_Your objective_. All that should be output is the block of lines below from the line with "set_input_delay 0.66 -clock" to the line with "bus host controller.", both included, exactly as written.

*** Records for this task ***

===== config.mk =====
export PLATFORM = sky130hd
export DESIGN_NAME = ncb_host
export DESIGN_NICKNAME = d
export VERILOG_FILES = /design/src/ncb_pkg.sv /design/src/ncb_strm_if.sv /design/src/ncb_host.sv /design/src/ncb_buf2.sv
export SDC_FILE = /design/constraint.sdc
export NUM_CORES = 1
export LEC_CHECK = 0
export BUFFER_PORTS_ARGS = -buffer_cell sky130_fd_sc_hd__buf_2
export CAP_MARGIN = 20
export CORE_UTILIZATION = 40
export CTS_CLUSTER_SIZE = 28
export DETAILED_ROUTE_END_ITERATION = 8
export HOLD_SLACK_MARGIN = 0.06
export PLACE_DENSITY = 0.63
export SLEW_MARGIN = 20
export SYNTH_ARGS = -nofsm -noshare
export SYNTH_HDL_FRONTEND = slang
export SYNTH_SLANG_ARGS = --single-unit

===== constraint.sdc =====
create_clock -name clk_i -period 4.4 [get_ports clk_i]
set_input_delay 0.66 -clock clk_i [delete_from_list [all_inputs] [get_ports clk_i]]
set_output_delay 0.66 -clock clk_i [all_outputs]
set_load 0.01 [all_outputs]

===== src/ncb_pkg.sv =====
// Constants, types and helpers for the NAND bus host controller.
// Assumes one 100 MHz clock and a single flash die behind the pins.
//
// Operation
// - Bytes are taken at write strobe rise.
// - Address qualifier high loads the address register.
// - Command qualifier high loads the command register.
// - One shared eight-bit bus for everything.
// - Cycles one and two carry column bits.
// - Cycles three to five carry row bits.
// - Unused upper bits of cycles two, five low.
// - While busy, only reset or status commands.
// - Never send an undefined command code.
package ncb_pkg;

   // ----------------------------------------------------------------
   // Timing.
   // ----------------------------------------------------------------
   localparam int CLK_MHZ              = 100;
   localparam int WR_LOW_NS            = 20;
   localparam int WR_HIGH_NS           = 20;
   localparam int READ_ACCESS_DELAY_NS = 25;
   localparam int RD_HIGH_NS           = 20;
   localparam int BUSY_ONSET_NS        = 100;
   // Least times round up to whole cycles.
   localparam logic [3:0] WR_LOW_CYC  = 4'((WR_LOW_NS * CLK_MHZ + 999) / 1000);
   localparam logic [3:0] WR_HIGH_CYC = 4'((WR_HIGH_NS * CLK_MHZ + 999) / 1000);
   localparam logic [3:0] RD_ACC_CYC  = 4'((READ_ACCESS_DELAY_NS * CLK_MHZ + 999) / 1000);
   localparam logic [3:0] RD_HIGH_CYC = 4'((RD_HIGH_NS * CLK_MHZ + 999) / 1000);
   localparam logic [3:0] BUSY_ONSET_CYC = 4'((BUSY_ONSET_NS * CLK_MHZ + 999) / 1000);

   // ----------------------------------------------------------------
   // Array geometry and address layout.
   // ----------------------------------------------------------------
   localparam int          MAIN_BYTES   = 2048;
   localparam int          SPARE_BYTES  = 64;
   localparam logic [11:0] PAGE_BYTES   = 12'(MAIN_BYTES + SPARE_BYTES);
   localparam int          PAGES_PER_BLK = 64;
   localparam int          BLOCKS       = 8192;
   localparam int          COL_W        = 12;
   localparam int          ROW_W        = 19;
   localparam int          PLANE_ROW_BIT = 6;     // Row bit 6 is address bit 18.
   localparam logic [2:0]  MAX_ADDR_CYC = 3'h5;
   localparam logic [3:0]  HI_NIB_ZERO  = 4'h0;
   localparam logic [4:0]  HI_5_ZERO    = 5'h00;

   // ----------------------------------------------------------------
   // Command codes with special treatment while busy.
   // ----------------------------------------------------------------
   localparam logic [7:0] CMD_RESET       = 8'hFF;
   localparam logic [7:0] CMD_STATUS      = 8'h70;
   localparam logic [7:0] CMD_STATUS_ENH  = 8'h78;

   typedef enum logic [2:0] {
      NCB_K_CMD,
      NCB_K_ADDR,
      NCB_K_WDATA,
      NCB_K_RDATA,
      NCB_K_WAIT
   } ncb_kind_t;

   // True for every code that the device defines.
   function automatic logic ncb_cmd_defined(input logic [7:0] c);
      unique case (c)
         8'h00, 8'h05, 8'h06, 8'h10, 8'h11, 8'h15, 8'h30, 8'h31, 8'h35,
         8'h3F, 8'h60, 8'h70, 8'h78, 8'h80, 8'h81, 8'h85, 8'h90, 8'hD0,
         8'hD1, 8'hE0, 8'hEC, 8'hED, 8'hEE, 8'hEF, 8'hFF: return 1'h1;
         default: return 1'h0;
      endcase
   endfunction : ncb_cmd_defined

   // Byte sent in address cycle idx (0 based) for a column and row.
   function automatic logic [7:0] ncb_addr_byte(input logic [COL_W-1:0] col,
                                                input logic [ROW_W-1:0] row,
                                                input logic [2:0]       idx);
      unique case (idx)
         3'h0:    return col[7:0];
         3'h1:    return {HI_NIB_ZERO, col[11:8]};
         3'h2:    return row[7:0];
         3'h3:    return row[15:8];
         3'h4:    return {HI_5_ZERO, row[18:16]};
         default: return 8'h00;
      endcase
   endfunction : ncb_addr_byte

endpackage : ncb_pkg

*** End of Records for this task ***
*** Records for this task ***

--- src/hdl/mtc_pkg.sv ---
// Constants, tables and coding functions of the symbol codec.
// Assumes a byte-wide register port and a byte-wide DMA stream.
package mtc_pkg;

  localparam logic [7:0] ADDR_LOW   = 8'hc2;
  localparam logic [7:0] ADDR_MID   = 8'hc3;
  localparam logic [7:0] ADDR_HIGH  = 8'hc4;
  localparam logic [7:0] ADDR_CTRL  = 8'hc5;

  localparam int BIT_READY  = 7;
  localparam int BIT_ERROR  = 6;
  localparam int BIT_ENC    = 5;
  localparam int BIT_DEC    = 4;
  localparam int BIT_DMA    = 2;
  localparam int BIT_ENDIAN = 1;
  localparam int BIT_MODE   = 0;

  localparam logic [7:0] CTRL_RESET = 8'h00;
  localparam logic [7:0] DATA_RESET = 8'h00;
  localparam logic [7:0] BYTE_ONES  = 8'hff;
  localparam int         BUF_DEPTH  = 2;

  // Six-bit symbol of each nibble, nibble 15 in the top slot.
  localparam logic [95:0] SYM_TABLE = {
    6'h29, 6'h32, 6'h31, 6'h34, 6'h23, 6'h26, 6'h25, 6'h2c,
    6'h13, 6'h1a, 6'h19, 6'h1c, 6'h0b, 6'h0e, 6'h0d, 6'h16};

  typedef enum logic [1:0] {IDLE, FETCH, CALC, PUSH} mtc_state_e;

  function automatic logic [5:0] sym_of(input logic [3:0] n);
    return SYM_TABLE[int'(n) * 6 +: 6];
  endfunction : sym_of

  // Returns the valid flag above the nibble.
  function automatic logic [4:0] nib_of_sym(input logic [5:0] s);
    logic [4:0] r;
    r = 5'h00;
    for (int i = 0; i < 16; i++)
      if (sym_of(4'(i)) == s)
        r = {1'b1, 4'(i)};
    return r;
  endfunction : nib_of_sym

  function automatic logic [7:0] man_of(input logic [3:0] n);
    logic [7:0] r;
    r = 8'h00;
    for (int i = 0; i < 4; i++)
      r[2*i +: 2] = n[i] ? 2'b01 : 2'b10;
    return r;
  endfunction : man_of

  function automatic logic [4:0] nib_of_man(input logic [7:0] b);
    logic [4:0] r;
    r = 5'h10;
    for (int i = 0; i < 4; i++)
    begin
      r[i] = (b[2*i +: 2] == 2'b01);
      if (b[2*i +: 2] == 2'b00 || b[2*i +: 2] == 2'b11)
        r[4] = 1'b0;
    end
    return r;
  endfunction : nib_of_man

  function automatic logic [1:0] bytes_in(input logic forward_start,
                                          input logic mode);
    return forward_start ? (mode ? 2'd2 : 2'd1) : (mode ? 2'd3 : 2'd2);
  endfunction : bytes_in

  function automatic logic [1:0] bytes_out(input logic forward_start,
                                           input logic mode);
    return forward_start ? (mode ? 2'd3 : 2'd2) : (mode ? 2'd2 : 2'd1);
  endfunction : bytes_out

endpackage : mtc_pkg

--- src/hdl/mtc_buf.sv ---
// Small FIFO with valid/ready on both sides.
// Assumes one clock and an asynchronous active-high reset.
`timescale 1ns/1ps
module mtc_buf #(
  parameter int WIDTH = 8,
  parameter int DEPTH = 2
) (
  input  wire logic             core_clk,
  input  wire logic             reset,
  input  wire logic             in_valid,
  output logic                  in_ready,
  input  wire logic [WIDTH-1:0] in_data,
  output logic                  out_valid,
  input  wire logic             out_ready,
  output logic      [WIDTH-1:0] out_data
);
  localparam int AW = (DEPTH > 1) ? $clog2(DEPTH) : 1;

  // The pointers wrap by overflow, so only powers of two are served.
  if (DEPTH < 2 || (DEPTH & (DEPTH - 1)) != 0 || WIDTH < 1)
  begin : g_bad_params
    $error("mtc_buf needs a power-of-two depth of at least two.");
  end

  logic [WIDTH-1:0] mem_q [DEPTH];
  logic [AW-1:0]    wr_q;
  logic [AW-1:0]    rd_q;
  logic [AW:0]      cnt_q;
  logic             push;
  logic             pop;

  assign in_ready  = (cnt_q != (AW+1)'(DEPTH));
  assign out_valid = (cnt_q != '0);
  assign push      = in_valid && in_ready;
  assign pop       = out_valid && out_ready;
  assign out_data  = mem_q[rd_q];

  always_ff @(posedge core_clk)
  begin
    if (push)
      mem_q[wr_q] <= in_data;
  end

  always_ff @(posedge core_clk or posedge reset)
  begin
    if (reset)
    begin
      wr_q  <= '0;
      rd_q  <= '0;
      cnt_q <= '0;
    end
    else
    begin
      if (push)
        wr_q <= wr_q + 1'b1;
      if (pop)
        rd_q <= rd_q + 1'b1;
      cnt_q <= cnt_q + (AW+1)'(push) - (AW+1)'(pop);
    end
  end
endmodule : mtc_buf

*** End of Records for this task ***

_Written solution_.
set_input_delay 0.66 -clock clk_i [delete_from_list [all_inputs] [get_ports clk_i]]
set_output_delay 0.66 -clock clk_i [all_outputs]
set_load 0.01 [all_outputs]

===== src/ncb_pkg.sv =====
// Constants, types and helpers for the NAND bus host controller.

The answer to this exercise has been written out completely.